Take the entries below and print only the lines from the one with "synth_seq_cells: 3" through the one with "crit_buf_inv: 1", exactly as they stand, both ends included.

### Stored entries
****

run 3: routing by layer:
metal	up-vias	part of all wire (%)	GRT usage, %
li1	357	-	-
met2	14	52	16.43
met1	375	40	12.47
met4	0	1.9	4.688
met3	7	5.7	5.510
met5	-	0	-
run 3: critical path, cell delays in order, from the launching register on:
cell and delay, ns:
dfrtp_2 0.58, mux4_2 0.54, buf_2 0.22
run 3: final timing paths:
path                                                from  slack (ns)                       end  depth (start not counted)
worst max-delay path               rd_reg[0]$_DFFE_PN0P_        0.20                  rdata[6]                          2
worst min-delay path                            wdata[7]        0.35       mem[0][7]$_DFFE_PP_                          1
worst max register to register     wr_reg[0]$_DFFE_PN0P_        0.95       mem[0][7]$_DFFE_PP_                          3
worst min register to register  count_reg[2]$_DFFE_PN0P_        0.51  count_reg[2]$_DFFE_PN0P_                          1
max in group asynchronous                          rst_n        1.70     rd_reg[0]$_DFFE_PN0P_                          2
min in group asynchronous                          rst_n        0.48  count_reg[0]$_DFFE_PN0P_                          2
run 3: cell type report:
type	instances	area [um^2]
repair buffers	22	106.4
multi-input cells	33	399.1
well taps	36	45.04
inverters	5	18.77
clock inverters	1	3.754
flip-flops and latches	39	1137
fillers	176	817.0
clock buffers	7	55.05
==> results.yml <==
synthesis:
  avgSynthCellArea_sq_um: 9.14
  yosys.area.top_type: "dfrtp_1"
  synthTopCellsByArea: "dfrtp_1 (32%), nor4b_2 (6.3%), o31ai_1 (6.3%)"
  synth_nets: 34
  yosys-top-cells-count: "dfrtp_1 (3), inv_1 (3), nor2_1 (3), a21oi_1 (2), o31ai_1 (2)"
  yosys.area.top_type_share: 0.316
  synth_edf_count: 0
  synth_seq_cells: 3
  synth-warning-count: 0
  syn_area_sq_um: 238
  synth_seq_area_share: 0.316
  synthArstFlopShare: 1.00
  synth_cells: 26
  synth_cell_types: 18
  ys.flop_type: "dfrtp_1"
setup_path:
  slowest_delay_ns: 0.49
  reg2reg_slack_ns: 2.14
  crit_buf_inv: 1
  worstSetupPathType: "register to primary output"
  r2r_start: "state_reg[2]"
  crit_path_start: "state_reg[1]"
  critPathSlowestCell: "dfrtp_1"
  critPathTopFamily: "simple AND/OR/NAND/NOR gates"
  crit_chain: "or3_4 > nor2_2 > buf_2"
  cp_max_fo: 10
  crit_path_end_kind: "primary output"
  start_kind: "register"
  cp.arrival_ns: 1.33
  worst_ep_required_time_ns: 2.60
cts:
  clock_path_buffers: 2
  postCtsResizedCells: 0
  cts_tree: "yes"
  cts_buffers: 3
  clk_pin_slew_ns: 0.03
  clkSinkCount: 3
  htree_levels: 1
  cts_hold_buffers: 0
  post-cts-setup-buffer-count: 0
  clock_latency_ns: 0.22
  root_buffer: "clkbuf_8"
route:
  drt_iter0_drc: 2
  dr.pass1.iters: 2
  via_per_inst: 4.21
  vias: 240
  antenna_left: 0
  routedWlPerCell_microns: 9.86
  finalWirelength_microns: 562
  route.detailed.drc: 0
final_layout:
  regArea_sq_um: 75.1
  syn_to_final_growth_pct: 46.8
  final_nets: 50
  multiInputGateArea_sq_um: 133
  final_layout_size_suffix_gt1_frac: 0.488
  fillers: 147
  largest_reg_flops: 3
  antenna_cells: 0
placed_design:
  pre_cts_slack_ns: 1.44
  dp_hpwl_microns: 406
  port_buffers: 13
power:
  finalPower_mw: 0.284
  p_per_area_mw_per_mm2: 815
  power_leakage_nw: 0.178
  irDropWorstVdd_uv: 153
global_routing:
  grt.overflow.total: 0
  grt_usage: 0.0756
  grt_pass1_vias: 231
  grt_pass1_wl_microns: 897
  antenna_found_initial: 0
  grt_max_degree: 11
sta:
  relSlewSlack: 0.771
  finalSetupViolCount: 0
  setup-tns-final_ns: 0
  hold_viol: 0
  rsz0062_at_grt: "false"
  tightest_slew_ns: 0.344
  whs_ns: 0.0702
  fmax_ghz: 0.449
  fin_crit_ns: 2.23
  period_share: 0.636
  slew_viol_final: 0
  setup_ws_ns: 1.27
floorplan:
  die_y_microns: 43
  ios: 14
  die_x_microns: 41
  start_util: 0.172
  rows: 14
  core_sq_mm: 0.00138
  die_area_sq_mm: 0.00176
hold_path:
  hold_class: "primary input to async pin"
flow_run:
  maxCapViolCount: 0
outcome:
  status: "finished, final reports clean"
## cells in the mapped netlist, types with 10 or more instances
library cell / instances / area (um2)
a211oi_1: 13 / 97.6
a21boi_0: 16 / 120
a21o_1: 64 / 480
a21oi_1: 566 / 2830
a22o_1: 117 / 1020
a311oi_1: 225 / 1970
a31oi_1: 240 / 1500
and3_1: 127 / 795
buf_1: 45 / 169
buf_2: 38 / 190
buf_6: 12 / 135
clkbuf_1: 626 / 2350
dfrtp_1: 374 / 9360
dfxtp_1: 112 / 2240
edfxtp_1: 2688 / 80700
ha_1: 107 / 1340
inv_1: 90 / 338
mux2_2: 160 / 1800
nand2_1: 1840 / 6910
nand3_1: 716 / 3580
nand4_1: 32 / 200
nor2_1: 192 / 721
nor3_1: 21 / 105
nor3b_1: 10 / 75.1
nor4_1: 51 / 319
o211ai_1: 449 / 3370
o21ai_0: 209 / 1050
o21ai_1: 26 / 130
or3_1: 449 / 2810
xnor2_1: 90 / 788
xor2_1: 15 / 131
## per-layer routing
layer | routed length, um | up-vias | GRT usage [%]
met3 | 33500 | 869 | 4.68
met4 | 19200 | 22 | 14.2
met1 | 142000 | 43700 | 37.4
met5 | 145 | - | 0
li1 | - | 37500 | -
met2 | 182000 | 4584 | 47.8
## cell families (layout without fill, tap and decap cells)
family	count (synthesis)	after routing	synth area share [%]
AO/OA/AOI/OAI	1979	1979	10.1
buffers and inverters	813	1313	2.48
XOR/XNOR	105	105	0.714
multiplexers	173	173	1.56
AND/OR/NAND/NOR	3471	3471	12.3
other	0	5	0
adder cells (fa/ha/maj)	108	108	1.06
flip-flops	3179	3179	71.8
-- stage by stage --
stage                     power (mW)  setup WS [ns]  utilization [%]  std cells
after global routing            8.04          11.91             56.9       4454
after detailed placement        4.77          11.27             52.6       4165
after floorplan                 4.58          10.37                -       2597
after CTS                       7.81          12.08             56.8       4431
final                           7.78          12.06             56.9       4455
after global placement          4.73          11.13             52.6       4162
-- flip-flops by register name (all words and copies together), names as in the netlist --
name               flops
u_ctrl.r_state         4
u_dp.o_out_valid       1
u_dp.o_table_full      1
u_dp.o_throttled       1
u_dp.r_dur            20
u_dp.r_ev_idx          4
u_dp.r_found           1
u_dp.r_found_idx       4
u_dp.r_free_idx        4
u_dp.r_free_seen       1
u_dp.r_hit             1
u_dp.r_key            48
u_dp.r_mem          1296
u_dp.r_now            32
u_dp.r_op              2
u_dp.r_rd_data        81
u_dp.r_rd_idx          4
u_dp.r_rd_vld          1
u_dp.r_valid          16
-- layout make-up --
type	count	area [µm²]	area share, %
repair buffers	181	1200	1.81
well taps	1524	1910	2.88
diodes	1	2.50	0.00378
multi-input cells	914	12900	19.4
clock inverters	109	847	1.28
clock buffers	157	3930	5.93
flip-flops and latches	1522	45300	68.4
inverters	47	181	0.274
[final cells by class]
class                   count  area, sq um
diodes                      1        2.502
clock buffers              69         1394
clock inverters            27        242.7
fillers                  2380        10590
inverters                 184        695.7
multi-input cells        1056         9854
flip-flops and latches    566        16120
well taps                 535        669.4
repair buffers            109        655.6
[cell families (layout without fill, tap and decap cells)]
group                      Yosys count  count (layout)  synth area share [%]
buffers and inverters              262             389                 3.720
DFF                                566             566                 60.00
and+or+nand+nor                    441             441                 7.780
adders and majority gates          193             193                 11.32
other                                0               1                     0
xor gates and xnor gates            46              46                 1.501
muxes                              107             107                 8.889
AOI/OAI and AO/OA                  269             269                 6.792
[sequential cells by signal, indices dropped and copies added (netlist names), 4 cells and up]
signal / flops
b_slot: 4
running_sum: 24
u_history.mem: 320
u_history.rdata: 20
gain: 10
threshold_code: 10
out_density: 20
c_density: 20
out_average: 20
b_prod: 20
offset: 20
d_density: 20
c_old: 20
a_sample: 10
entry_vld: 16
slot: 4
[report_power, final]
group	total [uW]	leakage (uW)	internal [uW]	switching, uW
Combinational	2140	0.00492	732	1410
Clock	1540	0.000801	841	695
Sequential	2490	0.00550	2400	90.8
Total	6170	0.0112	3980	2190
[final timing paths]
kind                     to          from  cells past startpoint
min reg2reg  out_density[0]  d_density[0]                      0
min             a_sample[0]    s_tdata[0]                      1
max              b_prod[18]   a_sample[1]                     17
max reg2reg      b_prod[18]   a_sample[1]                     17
$ cat src/rtl/aem_pkg.sv
// ----------------------------------------------------------------------------
// aem_pkg
// Shared constants and controller/datapath interface types for the echo mixer.
// ----------------------------------------------------------------------------
package aem_pkg;

    localparam int          MAX_DELAY_DEF   = 16384;
    localparam int          SAMPLE_W        = 16;
    localparam int          DELAY_W         = 15;
    localparam int          DIVISOR_W       = 16;
    localparam int          CFG_DATA_W      = 16;
    localparam int          CFG_INDEX_W     = 1;

    localparam logic [DELAY_W-1:0]     DEFAULT_DELAY   = DELAY_W'(8000);
    localparam logic [DIVISOR_W-1:0]   DEFAULT_DIVISOR = DIVISOR_W'(4);

    localparam logic [CFG_INDEX_W-1:0] REG_DELAY   = 1'b0;
    localparam logic [CFG_INDEX_W-1:0] REG_DIVISOR = 1'b1;

    localparam logic OP_SAMPLE = 1'b0;
    localparam logic OP_DRAIN  = 1'b1;

    typedef struct packed {
        logic capture;
        logic addr;
        logic div_start;
        logic out_load;
    } t_cmd;

    typedef struct packed {
        logic div_busy;
        logic out_free;
    } t_status;

endpackage

$ cat src/rtl/aem_ctrl.sv
// ----------------------------------------------------------------------------
// aem_ctrl
// Sequencer of the echo mixer: accept, address and memory access, division,
// and hand-off of the result to the output register.
// ----------------------------------------------------------------------------
module aem_ctrl (
    input  logic             i_clk,
    input  logic             i_rst_n,
    input  logic             i_in_valid,
    output logic             o_in_stall,
    output aem_pkg::t_cmd    o_cmd,
    input  aem_pkg::t_status i_status
);
    import aem_pkg::*;

    localparam logic [2:0] ST_IDLE = 3'd0;
    localparam logic [2:0] ST_ADDR = 3'd1;
    localparam logic [2:0] ST_LOAD = 3'd2;
    localparam logic [2:0] ST_DIV  = 3'd3;
    localparam logic [2:0] ST_DONE = 3'd4;

    logic [2:0] r_state;
    logic [2:0] n_state;

    always_comb begin
        n_state         = r_state;
        o_cmd.capture   = 1'b0;
        o_cmd.addr      = 1'b0;
        o_cmd.div_start = 1'b0;
        o_cmd.out_load  = 1'b0;
        unique case (r_state)
            ST_IDLE: begin
                if (i_in_valid) begin
                    o_cmd.capture = 1'b1;
                    n_state       = ST_ADDR;
                end
            end
            ST_ADDR: begin
                o_cmd.addr = 1'b1;
                n_state    = ST_LOAD;
            end
            ST_LOAD: begin
                o_cmd.div_start = 1'b1;
                n_state         = ST_DIV;
            end
            ST_DIV: begin
                if (!i_status.div_busy) begin
                    n_state = ST_DONE;
                end
            end
            ST_DONE: begin
                if (i_status.out_free) begin
                    o_cmd.out_load = 1'b1;
                    n_state        = ST_IDLE;
                end
            end
            default: begin
                n_state = ST_IDLE;
            end
        endcase
    end

    always_ff @(posedge i_clk) begin
        if (!i_rst_n) begin
            r_state <= ST_IDLE;
        end else begin
            r_state <= n_state;
        end
    end

    assign o_in_stall = r_state != ST_IDLE;

`ifndef NO_ASSERTIONS
    a_accept_seq: assert property (@(posedge i_clk) disable iff (!i_rst_n)
        (i_in_valid && !o_in_stall) |=> r_state == ST_ADDR)
        else $error("accepted transfer not sequenced");
    a_div_wait: assert property (@(posedge i_clk) disable iff (!i_rst_n)
        (r_state == ST_DIV && i_status.div_busy) |=> r_state == ST_DIV)
        else $error("left division before divider finished");
    a_one_cmd: assert property (@(posedge i_clk) disable iff (!i_rst_n)
        $onehot0({o_cmd.capture, o_cmd.addr, o_cmd.div_start, o_cmd.out_load}))
        else $error("more than one command issued");
`endif

endmodule
File: src/rtl/stkc_pkg.sv
`default_nettype none
package stkc_pkg;

  localparam int STACK_DEPTH_DEF = 256;

  localparam logic [2:0] ACT_PUSH = 3'd0;
  localparam logic [2:0] ACT_ADD  = 3'd1;
  localparam logic [2:0] ACT_SUB  = 3'd2;
  localparam logic [2:0] ACT_MUL  = 3'd3;
  localparam logic [2:0] ACT_DIV  = 3'd4;
  localparam logic [2:0] ACT_NEG  = 3'd5;
  localparam logic [2:0] ACT_RET  = 3'd6;

  localparam logic [2:0] OP_NOP  = 3'd0;
  localparam logic [2:0] OP_PUSH = 3'd1;
  localparam logic [2:0] OP_ADD  = 3'd2;
  localparam logic [2:0] OP_SUB  = 3'd3;
  localparam logic [2:0] OP_MUL  = 3'd4;
  localparam logic [2:0] OP_DIV  = 3'd5;
  localparam logic [2:0] OP_NEG  = 3'd6;
  localparam logic [2:0] OP_RET  = 3'd7;

  localparam logic [1:0] ST_OK      = 2'd0;
  localparam logic [1:0] ST_UNDER   = 2'd1;
  localparam logic [1:0] ST_OVER    = 2'd2;
  localparam logic [1:0] ST_DIVZERO = 2'd3;

  typedef struct packed {
    logic [2:0]         action;
    logic signed [31:0] constant_value;
  } in_word_t;

  typedef struct packed {
    logic [1:0]         status;
    logic signed [31:0] top_value;
    logic               returned;
    logic [8:0]         depth;
  } out_word_t;

  typedef struct packed {
    logic [2:0]         op;
    logic signed [31:0] value;
  } cmd_t;

  function automatic logic signed [31:0] sat64(input logic signed [63:0] v);
    logic signed [31:0] r;
    if (v > 64'sd2147483647) begin
      r = 32'sh7fffffff;
    end else if (v < -64'sd2147483648) begin
      r = 32'sh80000000;
    end else begin
      r = v[31:0];
    end
    return r;
  endfunction

endpackage
`default_nettype wire

File: src/rtl/stkc_front.sv
`default_nettype none
module stkc_front
  import stkc_pkg::*;
(
  input  wire logic     clk,
  input  wire logic     rst_n,
  input  wire logic     in_valid,
  output logic          in_ready,
  input  wire in_word_t in_word,
  output logic          cmd_valid,
  input  wire logic     cmd_ready,
  output cmd_t          cmd
);

  cmd_t       q_r [2];
  logic       wr_ptr_r, wr_ptr_nxt;
  logic       rd_ptr_r, rd_ptr_nxt;
  logic [1:0] cnt_r, cnt_nxt;
  logic       push, pop;
  cmd_t       cls;

  always_comb begin
    cls.value = in_word.constant_value;
    case (in_word.action)
      ACT_PUSH: cls.op = OP_PUSH;
      ACT_ADD:  cls.op = OP_ADD;
      ACT_SUB:  cls.op = OP_SUB;
      ACT_MUL:  cls.op = OP_MUL;
      ACT_DIV:  cls.op = OP_DIV;
      ACT_NEG:  cls.op = OP_NEG;
      ACT_RET:  cls.op = OP_RET;
      default:  cls.op = OP_NOP;
    endcase
  end

  assign in_ready  = (cnt_r != 2'd2);
  assign cmd_valid = (cnt_r != 2'd0);
  assign cmd       = q_r[rd_ptr_r];
  assign push      = in_valid && in_ready;
  assign pop       = cmd_valid && cmd_ready;

  always_comb begin
    wr_ptr_nxt = push ? ~wr_ptr_r : wr_ptr_r;
    rd_ptr_nxt = pop ? ~rd_ptr_r : rd_ptr_r;
    cnt_nxt    = cnt_r + 2'(push) - 2'(pop);
  end

  always_ff @(posedge clk) begin
    if (!rst_n) begin
      wr_ptr_r <= 1'b0;
      rd_ptr_r <= 1'b0;
      cnt_r    <= 2'd0;
    end else begin
      wr_ptr_r <= wr_ptr_nxt;
      rd_ptr_r <= rd_ptr_nxt;
      cnt_r    <= cnt_nxt;
    end
  end

  always_ff @(posedge clk) begin
    if (push) begin
      q_r[wr_ptr_r] <= cls;
    end
  end

endmodule
`default_nettype wire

****

### Written response
  synth_seq_cells: 3
  synth-warning-count: 0
  syn_area_sq_um: 238
  synth_seq_area_share: 0.316
  synthArstFlopShare: 1.00
  synth_cells: 26
  synth_cell_types: 18
  ys.flop_type: "dfrtp_1"
setup_path:
  slowest_delay_ns: 0.49
  reg2reg_slack_ns: 2.14
  crit_buf_inv: 1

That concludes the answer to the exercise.